I spend 70% of my day in Mem and have more than 7000 notes stored in my account, ranging from project plans to podcast transcripts, blog posts to ideas for books. Using Mem has enabled me to write blog posts, create courses, and finish projects at a pace that I've never before been able to attain and sustain. What used to take hours now takes minutes; what used to take over a month now takes a few days. The reason I mention all of this is to give you an idea of what's possible when you use Mem often enough.
This guide is divided into five sections:
Part 1: The Second Brain Methodology: Before you can create a second brain in Mem, you need to understand what a second brain is, what it does, and how it works with your first brain.
Part 2: What makes building a second brain in Mem different. Building a second brain in Mem is different than in any other application because there are no folders. But when you understand networked thinking, the disadvantages of using folders for personal knowledge management become clear.
Part 3: Building the infrastructure of your second brain - CODE and PARA. CODE and PARA are both principles of information capture and organization.
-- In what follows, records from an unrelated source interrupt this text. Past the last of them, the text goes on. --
==> src/rtl/rr_arbiter.sv <==
// Four-requester round-robin arbiter with a rotating priority pointer,
// a mandatory idle gap between grants and an optional hold-time limit.
module rr_arbiter #(
  parameter int HOLD_MAX = 15
) (
  input  logic       clk,
  input  logic       rst,
  input  logic [3:0] req,
  input  logic       done,
  output logic [1:0] gnt_idx,
  output logic       gnt_vld,
  output logic       timeout
);

  // Counter is at least 8 bits, wider only if HOLD_MAX needs it.
  localparam int CW = (HOLD_MAX > 255) ? $clog2(HOLD_MAX) + 1 : 8;
  localparam logic [CW-1:0] HOLD_LAST = CW'((HOLD_MAX > 0) ? HOLD_MAX - 1 : 0);

  typedef enum logic {
    IDLE  = 1'b0,
    GRANT = 1'b1
  } state_e;

  state_e          state_q, state_d;
  logic [1:0]      ptr_q, ptr_d;
  logic [CW-1:0]   hold_q, hold_d;
  logic [1:0]      gnt_idx_q, gnt_idx_d;
  logic            gnt_vld_q, gnt_vld_d;
  logic            timeout_q, timeout_d;

  logic [1:0]      pick;
  logic [1:0]      cand;
  logic            found;
  logic            hold_limit;
  logic            req_lost;

  // Rotating scan starting at ptr; the first live request wins.
  always_comb begin
    pick  = ptr_q;
    cand  = ptr_q;
    found = 1'b0;
    for (int k = 0; k < 4; k++) begin
      cand = ptr_q + 2'(k);
      if (!found && req[cand]) begin
        pick  = cand;
        found = 1'b1;
      end
    end
  end

  assign hold_limit = (HOLD_MAX != 0) && (hold_q == HOLD_LAST);
  assign req_lost   = !req[gnt_idx_q];

  always_comb begin
    state_d   = state_q;
    ptr_d     = ptr_q;
    hold_d    = hold_q;
    gnt_idx_d = gnt_idx_q;
    gnt_vld_d = gnt_vld_q;
    timeout_d = 1'b0;
    unique case (state_q)
      IDLE: begin
        gnt_vld_d = 1'b0;
        if (found) begin
          state_d   = GRANT;
          gnt_idx_d = pick;
          gnt_vld_d = 1'b1;
          hold_d    = '0;
        end
      end
      GRANT: begin
        if (done || req_lost || hold_limit) begin
          state_d   = IDLE;
          gnt_vld_d = 1'b0;
          ptr_d     = gnt_idx_q + 2'd1;
          // Timeout flags only releases the limit alone is responsible for.
          timeout_d = hold_limit && !done && !req_lost;
        end else begin
          hold_d = (hold_q == '1) ? hold_q : hold_q + CW'(1);
        end
      end
      default: state_d = IDLE;
    endcase
  end

  always_ff @(posedge clk) begin
    if (rst) begin
      state_q   <= IDLE;
      ptr_q     <= 2'd0;
      hold_q    <= '0;
      gnt_idx_q <= 2'd0;
      gnt_vld_q <= 1'b0;
      timeout_q <= 1'b0;
    end else begin
      state_q   <= state_d;
      ptr_q     <= ptr_d;
      hold_q    <= hold_d;
      gnt_idx_q <= gnt_idx_d;
      gnt_vld_q <= gnt_vld_d;
      timeout_q <= timeout_d;
    end
  end

  assign gnt_idx = gnt_idx_q;
  assign gnt_vld = gnt_vld_q;
  assign timeout = timeout_q;

endmodule
[src/rtl/muldiv_pkg.sv]
// Shared definitions for the iterative RV32M multiply/divide unit.
// Holds the funct3 opcodes, the FSM state type and the divide-class helper.
package muldiv_pkg;

    localparam logic [2:0] F3_MUL    = 3'b000;
    localparam logic [2:0] F3_MULH   = 3'b001;
    localparam logic [2:0] F3_MULHSU = 3'b010;
    localparam logic [2:0] F3_MULHU  = 3'b011;
    localparam logic [2:0] F3_DIV    = 3'b100;
    localparam logic [2:0] F3_DIVU   = 3'b101;
    localparam logic [2:0] F3_REM    = 3'b110;
    localparam logic [2:0] F3_REMU   = 3'b111;

    typedef enum logic [1:0] {
        IDLE = 2'd0,
        CALC = 2'd1,
        DONE = 2'd2
    } state_e;

    function automatic logic is_div(input logic [2:0] f3);
        return f3[2];
    endfunction

endpackage

[src/rtl/rv_muldiv_sign_fix.sv]
// Conditional two's-complement negate: out = neg ? -in : in (modulo 2^W).
module sign_fix #(
    parameter int W = 32
) (
    input  logic [W-1:0] in_i,
    input  logic         neg_i,
    output logic [W-1:0] out_o
);

    assign out_o = neg_i ? ({W{1'b0}} - in_i) : in_i;

endmodule

[src/rtl/rv_muldiv.sv]
// Iterative RV32M multiply/divide unit: radix-2 shift-add multiply and restoring
// divide on operand magnitudes, with sign correction applied on the finishing edge.
module rv_muldiv
    import muldiv_pkg::*;
#(
    parameter int XLEN = 32
) (
    input  logic            clk,
    input  logic            rst,
    input  logic            start,
    input  logic [2:0]      funct3,
    input  logic [XLEN-1:0] a,
    input  logic [XLEN-1:0] b,
    input  logic            kill,
    output logic            busy,
    output logic            stall,
    output logic            done,
    output logic [XLEN-1:0] result
);

    localparam int CW = $clog2(XLEN) + 1;
    localparam logic [XLEN-1:0] MIN_VAL = {1'b1, {(XLEN-1){1'b0}}};

    state_e            state_q, state_d;
    logic [CW-1:0]     cnt_q, cnt_d;
    logic [2*XLEN-1:0] acc_q, acc_d;
    logic [XLEN-1:0]   opnd_q, opnd_d;
    logic [2:0]        op_q, op_d;
    logic              neg_q, neg_d;
    logic [XLEN-1:0]   result_q, result_d;

    logic            a_signed, b_signed, sa, sb;
    logic [XLEN-1:0] abs_a, abs_b;
    logic            div_zero, div_ovf, special;
    logic [XLEN-1:0] special_res;

    assign a_signed = (funct3 == F3_MULH) || (funct3 == F3_MULHSU) ||
                      (funct3 == F3_DIV)  || (funct3 == F3_REM);
    assign b_signed = (funct3 == F3_MULH) || (funct3 == F3_DIV) || (funct3 == F3_REM);
    assign sa       = a_signed & a[XLEN-1];
    assign sb       = b_signed & b[XLEN-1];

    sign_fix #(.W(XLEN)) u_abs_a (.in_i(a), .neg_i(sa), .out_o(abs_a));
    sign_fix #(.W(XLEN)) u_abs_b (.in_i(b), .neg_i(sb), .out_o(abs_b));

    // Divides that need no iteration are answered directly in the load cycle.
    assign div_zero    = (b == {XLEN{1'b0}});
    assign div_ovf     = !funct3[0] && (a == MIN_VAL) && (b == {XLEN{1'b1}});
    assign special     = is_div(funct3) && (div_zero || div_ovf);
    assign special_res = div_zero ? (funct3[1] ? a : {XLEN{1'b1}})
                                  : (funct3[1] ? {XLEN{1'b0}} : MIN_VAL);

    logic [XLEN:0]     mul_sum, div_tmp, div_diff;
    logic [2*XLEN-1:0] mul_next, div_next, iter_next;

    assign mul_sum  = {1'b0, acc_q[2*XLEN-1:XLEN]} + (acc_q[0] ? {1'b0, opnd_q} : {(XLEN+1){1'b0}});
    assign mul_next = {mul_sum, acc_q[XLEN-1:1]};

    // Shifted partial remainder is at most 2*divisor-1, so the borrow is bit XLEN.
    assign div_tmp  = acc_q[2*XLEN-1:XLEN-1];
    assign div_diff = div_tmp - {1'b0, opnd_q};
    assign div_next = div_diff[XLEN] ? {div_tmp[XLEN-1:0], acc_q[XLEN-2:0], 1'b0}
                                     : {div_diff[XLEN-1:0], acc_q[XLEN-2:0], 1'b1};

    assign iter_next = is_div(op_q) ? div_next : mul_next;

    logic [2*XLEN-1:0] prod_fixed;
    logic [XLEN-1:0]   div_sel, div_fixed, final_res;

    assign div_sel = op_q[1] ? iter_next[2*XLEN-1:XLEN] : iter_next[XLEN-1:0];

    sign_fix #(.W(2*XLEN)) u_fix_prod (.in_i(iter_next), .neg_i(neg_q), .out_o(prod_fixed));
    sign_fix #(.W(XLEN))   u_fix_div  (.in_i(div_sel),   .neg_i(neg_q), .out_o(div_fixed));

    assign final_res = is_div(op_q)        ? div_fixed :
                       (op_q == F3_MUL)    ? prod_fixed[XLEN-1:0] :
                                             prod_fixed[2*XLEN-1:XLEN];

    // start is taken in IDLE or DONE unless kill is high; while an accepted
    // request is iterating, stall holds the pipeline and further starts are dropped.
    always_comb begin
        state_d  = state_q;
        cnt_d    = cnt_q;
        acc_d    = acc_q;
        opnd_d   = opnd_q;
        op_d     = op_q;
        neg_d    = neg_q;
        result_d = result_q;
        case (state_q)
            IDLE, DONE: begin
                state_d = IDLE;
                if (start) begin
                    op_d   = funct3;
                    opnd_d = abs_b;
                    acc_d  = {{XLEN{1'b0}}, abs_a};
                    neg_d  = (is_div(funct3) && funct3[1]) ? sa : (sa ^ sb);
                    if (special) begin
                        state_d  = DONE;
                        result_d = special_res;
                    end else begin
                        state_d = CALC;
                        cnt_d   = CW'(XLEN);
                    end
                end
            end
            CALC: begin
                acc_d = iter_next;
                cnt_d = cnt_q - CW'(1);
                if (cnt_q == CW'(1)) begin
                    state_d  = DONE;
                    result_d = final_res;
                end
            end
            default: state_d = IDLE;
        endcase
        if (kill) begin
            state_d  = IDLE;
            cnt_d    = '0;
            result_d = result_q;
        end
    end

    always_ff @(posedge clk) begin
        if (rst) begin
            state_q  <= IDLE;
            cnt_q    <= '0;
            acc_q    <= '0;
            opnd_q   <= '0;
            op_q     <= '0;
            neg_q    <= 1'b0;
            result_q <= '0;
        end else begin
            state_q  <= state_d;
            cnt_q    <= cnt_d;
            acc_q    <= acc_d;
            opnd_q   <= opnd_d;
            op_q     <= op_d;
            neg_q    <= neg_d;
            result_q <= result_d;
        end
    end

    assign busy   = (state_q == CALC);
    assign done   = (state_q == DONE);
    assign stall  = (state_q == CALC) | (start & (state_q != CALC) & !kill & !special);
    assign result = result_q;

endmodule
By using them in combination, you can release what's on your mind, and your second brain becomes a tool for thinking, generating knowledge, and turning ideas into results.
Part 4: How to use your second brain to work at the speed of thought
With enough knowledge assets and building blocks, you can use them to create at the speed of thought and move projects forward faster than ever before.
Part 5: Mem X: A Second Brain with Amnesia
Mem X is one of Mem's most powerful features. Since it works associatively and conceptually, you need to accumulate a sufficient amount of knowledge before it becomes useful. Your task is to feed your second brain in Mem with as many knowledge modules and knowledge bases as you can.
Part 1: The Second Brain Methodology
Building a Second Brain is a method developed by Tiago Forte to manage and organize information so that you can convert knowledge into action.
Your ability to manage information determines both your professional success and your quality of life. But because of the rate at which we consume and produce it, information overload is making us less intelligent and less productive. Building a second brain is the antidote to information overload, digital distraction, and all the other problems we face with managing our lives in the modern world.
The first thing to understand is that your “first” brain is a terrible place to store information. Using it like a hard drive is the equivalent of buying a high-performance car like a Ferrari and only driving it in neighborhoods where the speed limit is 25 MPH. In other words, when you use your brain to store information, you are wasting its power. The primary functions of your first brain are to imagine, invent, innovate and create.
Your second brain, on the other hand, is great at storing information. But it’s not just good at that. It’s a tool for thinking that complements your first brain's ability to observe and reflect, to generate insights and make connections between ideas. It’s a personal knowledge network that also creates a self-sustaining knowledge generation cycle.
Your second brain’s functions
Your second brain has four main functions:
Externalization
Externalizing knowledge to your second brain has several advantages.
First, externalization compensates for the limitations of your brain.
Secondly, externalization makes your knowledge accessible.
Thirdly, externalizing knowledge allows you to take it in new directions.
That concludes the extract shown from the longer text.